Gemeente Museum | Piet Mondrian and Bart van der Leck

May 3, 2017

This year is the 100th anniversary of De Stijl in modern art. To celebrate, the Gemeente Museum in The Hague created this exhibit about two painters and their two years of experimenting together that were critical to the birth of this movement. The Gemeente  (or “municipal”) Museum has one of the worlds largest collections of Mondrians and De Stijl artworks, and this show was a delight.

Similar in some ways to the collaboration between Picasso and Braque which, a few years earlier, had lead to the creation of Cubism, the interaction between Mondrian and Van der Leck would push each other artistically and make waves that would permanently change the art world.

In 1916 both of these painters were in their 40’s and were living in the village of Laren, an artist colony outside of Amsterdam. World War I was raging in Europe, and circumstances had forced Mondrian to leave Paris and return to his native Netherlands, which did not participate in the war. Both artists were looking for a “spiritual” style of painting, perhaps as a reaction to the chaos of the times.

Piet Mondrian, Church Facade: Church at Domburg, 1914

Piet Mondrian, Church at Domburg, Sketch, 1915

In the beginning  of the exhibit, you can see how both artists are starting from real world compositions which they simplify dramatically. Mondrian takes his sketch Church at Domburg and transforms it into a series of barely recognizable boxes and ovals in his final version.

Bart van der Leck The Storm, 1916

In 1916, Van Der Leck’s The Storm was already working in the signature colors of De Stijl — pure red, blue yellow, black and white.

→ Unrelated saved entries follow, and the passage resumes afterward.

<file path="config.mk">
export PLATFORM = sky130hd
export DESIGN_NAME = line_gated_pattern_counter_unit
export DESIGN_NICKNAME = d
export VERILOG_FILES = /design/src/rtl/lgpc_pkg.sv /design/src/rtl/lgpc_csr.sv /design/src/rtl/lgpc_window.sv /design/src/rtl/lgpc_line.sv /design/src/rtl/line_gated_pattern_counter_unit.sv
export SDC_FILE = /design/constraint.sdc
export NUM_CORES = 2
export LEC_CHECK = 0
export BUFFER_PORTS_ARGS = -buffer_cell sky130_fd_sc_hd__buf_2
export CORE_ASPECT_RATIO = 0.5
export CORE_MARGIN = 1.5
export CORE_UTILIZATION = 30
export DETAILED_ROUTE_END_ITERATION = 8
export PLACE_DENSITY = 0.43
export SYNTH_ARGS = -nofsm -noshare
export SYNTH_HDL_FRONTEND = slang
export SYNTH_SLANG_ARGS = --single-unit
</file>
<file path="constraint.sdc">
create_clock -name clock -period 9.02 [get_ports clock]
set_input_delay 1.353 -clock clock [delete_from_list [all_inputs] [get_ports clock]]
set_output_delay 1.353 -clock clock [all_outputs]
set_load 0.02 [all_outputs]
</file>
<file path="src/rtl/lgpc_pkg.sv">
`default_nettype none

package lgpc_pkg;

   // Text and line limits.
   localparam int LINE_MAX    = 1024;
   localparam int PATTERN_MAX = 32;
   localparam int BYTE_W      = 8;

   // Position counter only has to reach LINE_MAX-2 before the forced line end.
   localparam int POS_W   = $clog2(LINE_MAX - 1);
   localparam int LEN_W   = $clog2(PATTERN_MAX + 1);
   localparam int TALLY_W = 10;
   localparam int TOTAL_W = 32;

   localparam logic [TALLY_W-1:0] TALLY_MAX = '1;
   localparam logic [POS_W-1:0]   POS_LAST  = POS_W'(LINE_MAX - 2);

   // Pattern storage: four 64-bit words of eight bytes each.
   localparam int WORD_COUNT  = 4;
   localparam int WORD_W      = 64;
   localparam int WORD_BYTES  = WORD_W / BYTE_W;
   localparam int STORED_BYTES = WORD_COUNT * WORD_BYTES;

   // Register port geometry: 64-bit registers at 8-byte spacing.
   localparam int CSR_DATA_W = 64;
   localparam int CSR_ADDR_W = 6;
   localparam int CSR_SEL_LO = 3;

   localparam logic [BYTE_W-1:0] UNDERSCORE_CHAR = 8'h5F;
   localparam logic [BYTE_W-1:0] PIPE_CHAR       = 8'h7C;

   typedef enum logic [CSR_ADDR_W-CSR_SEL_LO-1:0] {
      REG_PATTERN_LENGTH  = 3'd0,
      REG_PATTERN_BYTES_0 = 3'd1,
      REG_PATTERN_BYTES_1 = 3'd2,
      REG_PATTERN_BYTES_2 = 3'd3,
      REG_PATTERN_BYTES_3 = 3'd4
   } reg_index_type;

   typedef logic [PATTERN_MAX-1:0][BYTE_W-1:0] pattern_type;

   // Settings seen by the datapath.
   typedef struct packed {
      logic [LEN_W-1:0] len;       // effective length, 1 to PATTERN_MAX
      pattern_type      pattern;   // byte k of the pattern at index k
   } cfg_type;

   // One text item held in the input register.
   typedef struct packed {
      logic [BYTE_W-1:0] text_byte;
      logic              line_end;
   } item_type;

   // Pipeline control from the line tracker.
   typedef struct packed {
      logic advance;     // the held item is processed this cycle
      logic line_done;   // the held item finishes its line
   } step_type;

endpackage

`default_nettype wire

</file>
<file path="src/rtl/lgpc_csr.sv">
`default_nettype none

module lgpc_csr (
   input  wire logic                                   clock,
   input  wire logic                                   reset,
   input  wire logic                                   csr_psel,
   input  wire logic                                   csr_penable,
   input  wire logic                                   csr_pwrite,
   input  wire logic [lgpc_pkg::CSR_ADDR_W-1:0]        csr_paddr,
   input  wire logic [lgpc_pkg::CSR_DATA_W-1:0]        csr_pwdata,
   output logic      [lgpc_pkg::CSR_DATA_W-1:0]        csr_prdata,
   output logic                                        csr_pready,
   output lgpc_pkg::cfg_type                           cfg
);

   logic [lgpc_pkg::LEN_W-1:0]  pattern_length_ff;
   logic [lgpc_pkg::LEN_W-1:0]  pattern_length_in;
   logic [lgpc_pkg::WORD_COUNT-1:0][lgpc_pkg::WORD_W-1:0] pattern_words_ff;
   logic [lgpc_pkg::WORD_COUNT-1:0][lgpc_pkg::WORD_W-1:0] pattern_words_in;
   lgpc_pkg::reg_index_type reg_index;
   logic                    write_en;

   assign csr_pready = 1'b1;
   assign write_en   = csr_psel && csr_penable && csr_pwrite;
   assign reg_index  = lgpc_pkg::reg_index_type'(
                          csr_paddr[lgpc_pkg::CSR_ADDR_W-1:lgpc_pkg::CSR_SEL_LO]);

   // Register writes; indexes past the last register are ignored.
   always_comb begin
      pattern_length_in = pattern_length_ff;
      pattern_words_in  = pattern_words_ff;
      if (write_en) begin
         unique case (reg_index)
            lgpc_pkg::REG_PATTERN_LENGTH:
               pattern_length_in = csr_pwdata[lgpc_pkg::LEN_W-1:0];
            lgpc_pkg::REG_PATTERN_BYTES_0: pattern_words_in[0] = csr_pwdata;
            lgpc_pkg::REG_PATTERN_BYTES_1: pattern_words_in[1] = csr_pwdata;
            lgpc_pkg::REG_PATTERN_BYTES_2: pattern_words_in[2] = csr_pwdata;
            lgpc_pkg::REG_PATTERN_BYTES_3: pattern_words_in[3] = csr_pwdata;
            default: ;
         endcase
      end
   end

   always_ff @(posedge clock) begin
      if (reset) begin
         pattern_length_ff <= lgpc_pkg::LEN_W'(1);
         pattern_words_ff  <= '0;
      end else begin
         pattern_length_ff <= pattern_length_in;
         pattern_words_ff  <= pattern_words_in;
      end
   end

   // Read data.
   always_comb begin
      unique case (reg_index)
         lgpc_pkg::REG_PATTERN_LENGTH:
            csr_prdata = lgpc_pkg::CSR_DATA_W'(pattern_length_ff);
         lgpc_pkg::REG_PATTERN_BYTES_0: csr_prdata = pattern_words_ff[0];
         lgpc_pkg::REG_PATTERN_BYTES_1: csr_prdata = pattern_words_ff[1];
         lgpc_pkg::REG_PATTERN_BYTES_2: csr_prdata = pattern_words_ff[2];
         lgpc_pkg::REG_PATTERN_BYTES_3: csr_prdata = pattern_words_ff[3];
         default:                       csr_prdata = '0;
      endcase
   end

   // Effective length: zero reads as one, anything above the maximum is clamped.
   always_comb begin
      if (pattern_length_ff == '0) begin
         cfg.len = lgpc_pkg::LEN_W'(1);
      end else if (pattern_length_ff > lgpc_pkg::LEN_W'(lgpc_pkg::PATTERN_MAX)) begin
         cfg.len = lgpc_pkg::LEN_W'(lgpc_pkg::PATTERN_MAX);
      end else begin
         cfg.len = pattern_length_ff;
      end
   end

   // Unpack the words into pattern bytes; bytes beyond storage read as zero.
   always_comb begin
      for (int k = 0; k < lgpc_pkg::PATTERN_MAX; k++) begin
         if (k < lgpc_pkg::STORED_BYTES) begin
            cfg.pattern[k] = pattern_words_ff[k / lgpc_pkg::WORD_BYTES]
                                [(k % lgpc_pkg::WORD_BYTES) * lgpc_pkg::BYTE_W +:
                                 lgpc_pkg::BYTE_W];
         end else begin
            cfg.pattern[k] = '0;
         end
      end
   end

endmodule

`default_nettype wire

</file>
<file path="src/rtl/lgpc_window.sv">
`default_nettype none

module lgpc_window (
   input  wire logic               clock,
   input  wire logic               reset,
   input  wire lgpc_pkg::cfg_type  cfg,
   input  wire lgpc_pkg::item_type item,
   input  wire lgpc_pkg::step_type step,
   output logic                    hit
);

   localparam int HIST = lgpc_pkg::PATTERN_MAX - 1;

   // Previous bytes of the line, newest at index 0.
   logic [HIST-1:0][lgpc_pkg::BYTE_W-1:0] recent_ff;
   logic [HIST-1:0][lgpc_pkg::BYTE_W-1:0] recent_in;

   lgpc_pkg::pattern_type window;
   lgpc_pkg::pattern_type reversed;
   lgpc_pkg::pattern_type aligned;
   logic [lgpc_pkg::LEN_W-1:0] shift;
   logic [lgpc_pkg::PATTERN_MAX-1:0] byte_ok;

   // Window position j holds the byte j places back; the new byte is position 0.
   always_comb begin
      window[0] = item.text_byte;
      for (int j = 1; j < lgpc_pkg::PATTERN_MAX; j++) begin
         window[j] = recent_ff[j-1];
      end
   end

   // Reverse the pattern and shift it so that position j meets byte len-1-j.
   always_comb begin
      for (int j = 0; j < lgpc_pkg::PATTERN_MAX; j++) begin
         reversed[j] = cfg.pattern[lgpc_pkg::PATTERN_MAX-1-j];
      end
   end

   assign shift   = lgpc_pkg::LEN_W'(lgpc_pkg::PATTERN_MAX) - cfg.len;
   assign aligned = reversed >> (shift * lgpc_pkg::BYTE_W);

   // Parallel byte compares; positions past the pattern length always pass.
   always_comb begin
      for (int j = 0; j < lgpc_pkg::PATTERN_MAX; j++) begin
         byte_ok[j] = (window[j] == aligned[j]) ||
                      (lgpc_pkg::LEN_W'(j) >= cfg.len);
      end
   end

   assign hit = &byte_ok;

   // History shifts on each processed byte and empties at a line end.
   always_comb begin
      recent_in = recent_ff;
      if (step.advance) begin
         if (step.line_done) begin
            recent_in = '0;
         end else begin
            recent_in[0] = item.text_byte;
            for (int j = 1; j < HIST; j++) begin
               recent_in[j] = recent_ff[j-1];
            end
         end
      end
   end

   always_ff @(posedge clock) begin
      if (reset) begin
         recent_ff <= '0;
      end else begin
         recent_ff <= recent_in;
      end
   end

endmodule

`default_nettype wire

</file>
<file path="src/rtl/lgpc_line.sv">
`default_nettype none

module lgpc_line (
   input  wire logic                              clock,
   input  wire logic                              reset,
   input  wire lgpc_pkg::cfg_type                 cfg,
   input  wire logic                              item_valid,
   input  wire lgpc_pkg::item_type                item,
   input  wire logic                              hit,
   output lgpc_pkg::step_type                     step,
   output logic                                   rsp_valid,
   input  wire logic                              rsp_stall,
   output logic [lgpc_pkg::TALLY_W-1:0]           rsp_line_matches,
   output logic                                   rsp_header_valid,
   output logic [lgpc_pkg::TOTAL_W-1:0]           rsp_total_matches
);

   logic [lgpc_pkg::POS_W-1:0]   pos_ff, pos_in;
   logic [lgpc_pkg::TALLY_W-1:0] tally_ff, tally_in;
   logic                         us_seen_ff, us_seen_in;
   logic                         pipe_seen_ff, pipe_seen_in;
   logic                         us_first_ff, us_first_in;
   logic [lgpc_pkg::TOTAL_W-1:0] total_ff, total_in;

   logic                         rsp_valid_ff, rsp_valid_in;
   logic [lgpc_pkg::TALLY_W-1:0] matches_ff, matches_in;
   logic                         header_ff, header_in;
   logic [lgpc_pkg::TOTAL_W-1:0] out_total_ff, out_total_in;

   logic                         line_done;
   logic                         window_full;
   logic                         counted;
   logic [lgpc_pkg::TALLY_W-1:0] tally_next;
   logic                         is_us, is_pipe;
   logic                         us_seen_next, pipe_seen_next, us_first_next;
   logic                         header_ok;
   logic [lgpc_pkg::TALLY_W-1:0] kept;
   logic [lgpc_pkg::TOTAL_W:0]   total_sum;
   logic [lgpc_pkg::TOTAL_W-1:0] total_next;

   // The held item ends its line on the flag or when the line reaches its limit.
   assign line_done = item.line_end || (pos_ff == lgpc_pkg::POS_LAST);

   // A line-ending item waits only while the result register is occupied and stalled.
   assign step.advance   = item_valid && (!line_done || !rsp_valid_ff || !rsp_stall);
   assign step.line_done = line_done;

   // Count a match only once the line holds enough bytes for the whole pattern.
   assign window_full = ({1'b0, pos_ff} + (lgpc_pkg::POS_W+1)'(1)) >=
                        (lgpc_pkg::POS_W+1)'(cfg.len);
   assign counted     = hit && window_full && (tally_ff != lgpc_pkg::TALLY_MAX);
   assign tally_next  = tally_ff + lgpc_pkg::TALLY_W'(counted);

   // Header flags: the first underscore must come before the first pipe.
   assign is_us          = item.text_byte == lgpc_pkg::UNDERSCORE_CHAR;
   assign is_pipe        = item.text_byte == lgpc_pkg::PIPE_CHAR;
   assign us_seen_next   = us_seen_ff || is_us;
   assign us_first_next  = us_first_ff || (is_us && !us_seen_ff && !pipe_seen_ff);
   assign pipe_seen_next = pipe_seen_ff || is_pipe;
   assign header_ok      = us_first_next && pipe_seen_next;

   // Saturating running total.
   assign kept       = header_ok ? tally_next : '0;
   assign total_sum  = {1'b0, total_ff} + (lgpc_pkg::TOTAL_W+1)'(kept);
   assign total_next = total_sum[lgpc_pkg::TOTAL_W] ? '1 :
                       total_sum[lgpc_pkg::TOTAL_W-1:0];

   // Per-line state update.
   always_comb begin
      pos_in       = pos_ff;
      tally_in     = tally_ff;
      us_seen_in   = us_seen_ff;
      pipe_seen_in = pipe_seen_ff;
      us_first_in  = us_first_ff;
      total_in     = total_ff;
      if (step.advance) begin
         if (line_done) begin
            pos_in       = '0;
            tally_in     = '0;
            us_seen_in   = 1'b0;
            pipe_seen_in = 1'b0;
            us_first_in  = 1'b0;
            total_in     = total_next;
         end else begin
            pos_in       = pos_ff + lgpc_pkg::POS_W'(1);
            tally_in     = tally_next;
            us_seen_in   = us_seen_next;
            pipe_seen_in = pipe_seen_next;
            us_first_in  = us_first_next;
         end
      end
   end

   // Result register: loaded at a line end, emptied by a transfer.
   always_comb begin
      rsp_valid_in = rsp_valid_ff && rsp_stall;
      matches_in   = matches_ff;
      header_in    = header_ff;
      out_total_in = out_total_ff;
      if (step.advance && line_done) begin
         rsp_valid_in = 1'b1;
         matches_in   = kept;
         header_in    = header_ok;
         out_total_in = total_next;
      end
   end

   always_ff @(posedge clock) begin
      if (reset) begin
         pos_ff       <= '0;
         tally_ff     <= '0;
         us_seen_ff   <= 1'b0;
         pipe_seen_ff <= 1'b0;
         us_first_ff  <= 1'b0;
         total_ff     <= '0;
         rsp_valid_ff <= 1'b0;
      end else begin
         pos_ff       <= pos_in;
         tally_ff     <= tally_in;
         us_seen_ff   <= us_seen_in;
         pipe_seen_ff <= pipe_seen_in;
         us_first_ff  <= us_first_in;
         total_ff     <= total_in;
         rsp_valid_ff <= rsp_valid_in;
      end
      matches_ff   <= matches_in;
      header_ff    <= header_in;
      out_total_ff <= out_total_in;
   end

   assign rsp_valid         = rsp_valid_ff;
   assign rsp_line_matches  = matches_ff;
   assign rsp_header_valid  = header_ff;
   assign rsp_total_matches = out_total_ff;

endmodule

`default_nettype wire

</file>
<file path="src/rtl/line_gated_pattern_counter_unit.sv">
`default_nettype none

// Channel   Direction  Handshake            Payload
// req       in         req_valid/req_stall  req_text_byte[7:0], req_line_end
// rsp       out        rsp_valid/rsp_stall  rsp_line_matches[9:0], rsp_header_valid,
//                                           rsp_total_matches[31:0]
// csr       in/out     csr_psel/csr_penable pattern length and four 64-bit pattern words
//
// One byte is taken every cycle unless a line-ending byte waits on a stalled result
// register. A byte waits in the input register, where the 32 parallel window compares
// and the line counters process it; a line result is then registered in the result
// register, from which it transfers.
// Synchronous reset clears the history, counters and running total at once.
// Only a line-ending byte waits on a stalled result register; other bytes keep flowing.
module line_gated_pattern_counter_unit (
   input  wire logic                                clock,
   input  wire logic                                reset,
   input  wire logic                                req_valid,
   output logic                                     req_stall,
   input  wire logic [lgpc_pkg::BYTE_W-1:0]         req_text_byte,
   input  wire logic                                req_line_end,
   output logic                                     rsp_valid,
   input  wire logic                                rsp_stall,
   output logic [lgpc_pkg::TALLY_W-1:0]             rsp_line_matches,
   output logic                                     rsp_header_valid,
   output logic [lgpc_pkg::TOTAL_W-1:0]             rsp_total_matches,
   input  wire logic                                csr_psel,
   input  wire logic                                csr_penable,
   input  wire logic                                csr_pwrite,
   input  wire logic [lgpc_pkg::CSR_ADDR_W-1:0]     csr_paddr,
   input  wire logic [lgpc_pkg::CSR_DATA_W-1:0]     csr_pwdata,
   output logic [lgpc_pkg::CSR_DATA_W-1:0]          csr_prdata,
   output logic                                     csr_pready
);

   lgpc_pkg::cfg_type  cfg;
   lgpc_pkg::step_type step;
   lgpc_pkg::item_type item_ff, item_in;
   logic               item_valid_ff, item_valid_in;
   logic               hit;
   logic               req_take;

   // Input register: refills whenever it is empty or its item moves on.
   assign req_stall = item_valid_ff && !step.advance;
   assign req_take  = req_valid && !req_stall;

   always_comb begin
      item_in       = item_ff;
      item_valid_in = item_valid_ff && !step.advance;
      if (req_take) begin
         item_in.text_byte = req_text_byte;
         item_in.line_end  = req_line_end;
         item_valid_in     = 1'b1;
      end
   end

   always_ff @(posedge clock) begin
      if (reset) begin
         item_valid_ff <= 1'b0;
      end else begin
         item_valid_ff <= item_valid_in;
      end
      item_ff <= item_in;
   end

   lgpc_csr u_csr (
      .clock       (clock),
      .reset       (reset),
      .csr_psel    (csr_psel),
      .csr_penable (csr_penable),
      .csr_pwrite  (csr_pwrite),
      .csr_paddr   (csr_paddr),
      .csr_pwdata  (csr_pwdata),
      .csr_prdata  (csr_prdata),
      .csr_pready  (csr_pready),
      .cfg         (cfg)
   );

   lgpc_window u_window (
      .clock (clock),
      .reset (reset),
      .cfg   (cfg),
      .item  (item_ff),
      .step  (step),
      .hit   (hit)
   );

   lgpc_line u_line (
      .clock             (clock),
      .reset             (reset),
      .cfg               (cfg),
      .item_valid        (item_valid_ff),
      .item              (item_ff),
      .hit               (hit),
      .step              (step),
      .rsp_valid         (rsp_valid),
      .rsp_stall         (rsp_stall),
      .rsp_line_matches  (rsp_line_matches),
      .rsp_header_valid  (rsp_header_valid),
      .rsp_total_matches (rsp_total_matches)
   );

endmodule

`default_nettype wire

</file>
==> out/qor.yml <==
clock_tree:
  cts_buffers: 68
  cts_hold_buf: 0
  clk_pin_slew_ns: 0.10
  clk_latency_ns: 0.70
  cts_max_path_buffers: 3
  cts_tree: "done"
  clock-root-buffer: "clkbuf_16"
  cts.sinks: 619
  htreeDepth: 3
sta:
  fin_crit_sh_pct: 98.19
  slew_viol_final: 0
  fmax_mhz: 112.9
  skew_ns: 0.05179
  min_period_ns: 8.856
  final_hold_viol_count: 0
  maxSlewHeadroom_pct: 8.690
  worst_pin_slew_ns: 1.368
  rsz0062_at_grt: "true"
  setup_violations: 0
synthesis:
  synth_ff_type: "dfxtp_1"
  ys_ff_latch: 619
  avgSynthCellArea_um2: 7.976
  synth_nets: 5850
  synthArstFlopShare_pct: 0
  yosys.area.top_type_share_pct: 24.80
  synth_edf_count: 52
  syn_inst: 5739
  ys_types: 118
  yosys_warnings: 0
  yosysSeqAreaShare_pct: 28.21
  yosysTopAreaCell: "dfxtp_1"
  synth_area_mm2: 0.04578
  synth_area_leaders: "dfxtp_1 25%, mux2i_1 10%, nand2_1 7.1%"
grt:
  grt_pass1_wl_mm: 424.8
  grt_use_total_pct: 40.05
  overflow: 0
  antenna_found_initial: 34
  grt_max_degree: 214
  grt_pass1_vias: 46680
flow_run:
  cap_violations: 0
drt:
  vias: 53030
  routedWlPerCell_um: 38.56
  routed.top_layer: "met5"
  met2_length_mm: 116.5
  m1WireLength_mm: 150.1
  drtIter0Drc: 8371
  wirelength_mm: 323.0
  first_pass_iters: 6
  antenna_left: 0
  wl_met3_mm: 43.71
  vias_per_cell: 6.330
  drcViolationCount: 0
final_layout:
  nets: 6411
  area_growth_syn_to_layout_pct: 24.29
  fillers: 15930
  stdcell_count: 8377
  drive_above_1_share_pct: 23.24
worst_setup_path:
  cp-end-kind: "register"
  cp.required_ns: 9.44
  slowest_delay_ns: 0.46
  cpMostUsedCell: "buf_4"
  crit_path_start_kind: "register"
  worstPathArrival_ns: 9.27
  slowest_stage: "o22ai_2"
  path_class: "register to register"
  worstPathMaxFanout: 22
power:
  power_uw: 6396
  leakagePower_uw: 0.02078
  power_density_mw_per_mm2: 112.4
  vdd_ir_drop_max_mv: 0.1634
floorplanning:
  initial_utilization_pct: 30.19
  rows: 101
  core_mm2: 0.1516
  io_pins: 196
  die_x_um: 555.4
  die-area_mm2: 0.1551
  dieHeight_um: 279.2
placement:
  dp_cells: 8223
  hpwlAfterDp_mm: 252.9
  gp_congestion: 1.094
  io_buffers: 191
hold_path:
  hold_class: "register to register"
run_status:
  status: "complete, no violations"
## where the power goes
part	switching (uW)	internal, uW	leakage, uW
logic	349	143	0.0145
registers	37.8	2790	0.00510
clock network	1340	1740	0.00116
total	1730	4670	0.0208
## cells in the final DEF, fill, tap and decap left out, types with 27 or more instances in the layout
cell type and count:
a211oi_1 50, a21oi_1 461, a221o_1 63, a22o_1 62
a22oi_1 285, a31oi_1 67, a32oi_1 27, and3_1 37
buf_12 55, buf_2 190, buf_4 771, clkbuf_16 71
dfxtp_1 564, edfxtp_1 52, inv_1 53, mux2_2 102
mux2i_1 449, mux4_2 47, nand2_1 856, nand3_1 84
nand4_1 28, nor2_1 550, nor3_1 96, nor3b_1 47
nor4b_1 27, o211ai_1 49, o21ai_0 152, o221ai_1 29
o22ai_1 83, o32ai_1 34, xnor2_1 126, xor2_1 91
## cell type report
cell class,count,area [um^2],share of cell area (%)
clock buffers,94,1961,3.446
multi-input cells,4519,30710,53.97
well taps,2008,2512,4.416
clock inverters,26,402.9,0.7081
diodes,19,47.55,0.08357
inverters,58,221.5,0.3892
flip-flops and latches,619,12920,22.71
repair buffers,1034,8123,14.28
## timing repair
item | 4_1_cts | 5_1_grt
cloned | 0 | 2
endpoints found under the setup margin | 64 | 64
setup buffers | 4 | 9
resized for setup | 34 | 105
pin swaps | 2 | 22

His figures are simplified but are still recognizable.

 

Bart van der Leck, Study for Composition 1917

Bart van der Leck, Composition 1917 NR 1 (Dog cart)

Bart van der Leck, Composition 1917 NR 2 (Dog cart)

During the years that they were together in Laren, Van der Leck began taking his simple compositions and simplifying them further into a series of red, blue, yellow and black rectangles that can only be decoded by seeing them with the original sketch.

Piet Mondrian, Composition with Grid, 1917

Piet Mondrian, Composition with Color Panes, 1917

Mondrian was also pushing boundaries, separating his painting entirely from the outside world. He started working with black grid lines, though he is still painted  shades and tints, rather than the pure primary colors of De Stijl.

Eventually the two painters would have a falling out, as Van der Leck was committed to the “open space” in his paintings, while Mondrian was paining tight grids. Van der Leck insisted on subject matter in the outside world, even if it was not evident to viewers, while Mondrian’s subject was his grids. Ven der Leck left the new De Stijl group. And fter the war ended, Mondrian moved back to Paris, and continued to evolve his abstract style. But their years together in Laren were an inflection point in art history, contributing to  a new kind of abstract art.